Interserve Rail
- Industry: Automotive Electrical engineering Facilities management
- Founded: 1910
- Founder: Norman Clough Sidney Smith
- Headquarters: England
- Products: Trolleybuses Rail electrical systems
- Brands: Straker-Clough Karrier-Clough
- Services: Rail management
- Parent: Interserve

= Clough, Smith =

UK manufacturer of transport related electrical equipment

Interserve Rail (formerly Clough Smith) is a British engineering and facilities management company. Founded in 1910, it is a subsidiary of Interserve.

==History==
Clough Smith was founded in 1910 by electrical engineers Norman Clough and Sidney Smith, who moved into the manufacture of overhead power supplies for electrical tramways and trolleybuses. It designed and manufactured both overhead and rail supplies for many systems in Britain prior to World War I.
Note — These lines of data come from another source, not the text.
### src/rtl/pidm_core.sv
module pidm_core (
  input  logic              clk_i,
  input  logic              rst_ni,
  input  pidm_pkg::front_t  front_i,
  input  pidm_pkg::cfg_t    cfg_i,
  output logic              take_o,
  pidm_out_if.source        res_o
);

  localparam int unsigned SW = pidm_pkg::SumWidth;
  localparam int unsigned EW = pidm_pkg::ErrWidth;
  localparam int unsigned AW = pidm_pkg::AccWidth;
  localparam int unsigned GW = pidm_pkg::GainWidth;
  localparam int unsigned LW = pidm_pkg::LimitWidth;
  localparam int unsigned FB = pidm_pkg::FracBits;

  logic signed [SW-1:0] sum_q, sum_d;
  logic signed [EW-1:0] last_q;
  logic                 res_valid_q, res_valid_d;
  logic [pidm_pkg::DutyWidth-1:0] duty_q, duty_d;
  pidm_pkg::dir_e       dir_q, dir_d;

  logic signed [SW:0]   sum_wide;
  logic signed [SW-1:0] sum_sat;
  logic signed [pidm_pkg::DerivWidth-1:0] deriv;
  logic signed [GW+EW:0]                  p_prod;
  logic signed [GW+SW:0]                  i_prod;
  logic signed [GW+pidm_pkg::DerivWidth:0] d_prod;
  logic signed [AW-1:0] acc;
  logic signed [AW-1:0] lim;
  logic signed [AW-1:0] clamped;
  logic signed [AW-1:0] mag_out;
  logic [EW-1:0]        mag_err;
  logic                 drive;

  assign take_o = front_i.valid && (!res_valid_q || res_o.ready);

  always_comb begin
    // saturating integral
    sum_wide = {sum_q[SW-1], sum_q} + {{(SW+1-EW){front_i.err[EW-1]}}, front_i.err};
    if (sum_wide[SW] != sum_wide[SW-1]) begin
      sum_sat = sum_wide[SW] ? {1'b1, {(SW-1){1'b0}}} : {1'b0, {(SW-1){1'b1}}};
    end else begin
      sum_sat = sum_wide[SW-1:0];
    end

    deriv  = pidm_pkg::DerivWidth'(front_i.err) - pidm_pkg::DerivWidth'(last_q);
    p_prod = $signed({1'b0, cfg_i.gain_p}) * front_i.err;
    i_prod = $signed({1'b0, cfg_i.gain_i}) * sum_sat;
    d_prod = $signed({1'b0, cfg_i.gain_d}) * deriv;
    acc    = AW'(p_prod) + AW'(i_prod) + AW'(d_prod);

    // clamp to +/- limit in Q8.8
    lim = $signed(AW'({cfg_i.pwm_limit, {FB{1'b0}}}));
    if (acc > lim) begin
      clamped = lim;
    end else if (acc < -lim) begin
      clamped = -lim;
    end else begin
      clamped = acc;
    end

    mag_err = front_i.err[EW-1] ? EW'(-front_i.err) : EW'(front_i.err);
    drive   = mag_err > EW'(cfg_i.deadband);

    mag_out = (clamped > 0) ? clamped : -clamped;
    if (drive) begin
      dir_d  = (clamped > 0) ? pidm_pkg::DirFwd : pidm_pkg::DirRev;
      duty_d = mag_out[LW+FB-1:FB];
      sum_d  = sum_sat;
    end else begin
      dir_d  = pidm_pkg::DirStop;
      duty_d = '0;
      sum_d  = '0;
    end
  end

  assign res_valid_d = take_o || (res_valid_q && !res_o.ready);

  always_ff @(posedge clk_i or negedge rst_ni) begin
    if (!rst_ni) begin
      res_valid_q <= 1'b0;
      sum_q       <= '0;
      last_q      <= '0;
    end else begin
      res_valid_q <= res_valid_d;
      if (take_o) begin
        sum_q  <= sum_d;
        last_q <= front_i.err;
      end
    end
  end

  always_ff @(posedge clk_i) begin
    if (take_o) begin
      duty_q <= duty_d;
      dir_q  <= dir_d;
    end
  end

  assign res_o.valid     = res_valid_q;
  assign res_o.duty      = duty_q;
  assign res_o.drive_dir = dir_q;

endmodule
Post-war, the company used the profits from completion of work on the Teesside trolley system to purchase trolleybuses which had been in storage during the war. These were immediately sold at a profit and provided a basis for the trolleybus side of the business.

The general manager of the Teesside Railless Traction Board developed a new and improved trolleybus design and Clough Smith arranged for it to be manufactured It was marketed as the Straker-Clough trolley omnibus. This chassis and design came to be regarded as both pioneering and improving the industry standard. The chassis was manufactured by Straker-Squire, the electrical equipment by British Thomson-Houston of Rugby, with Clough arranging the production of the bodies. The completed product was sold to system operators as part of a package deal which included the design, supply and installation of the overhead electrical equipment.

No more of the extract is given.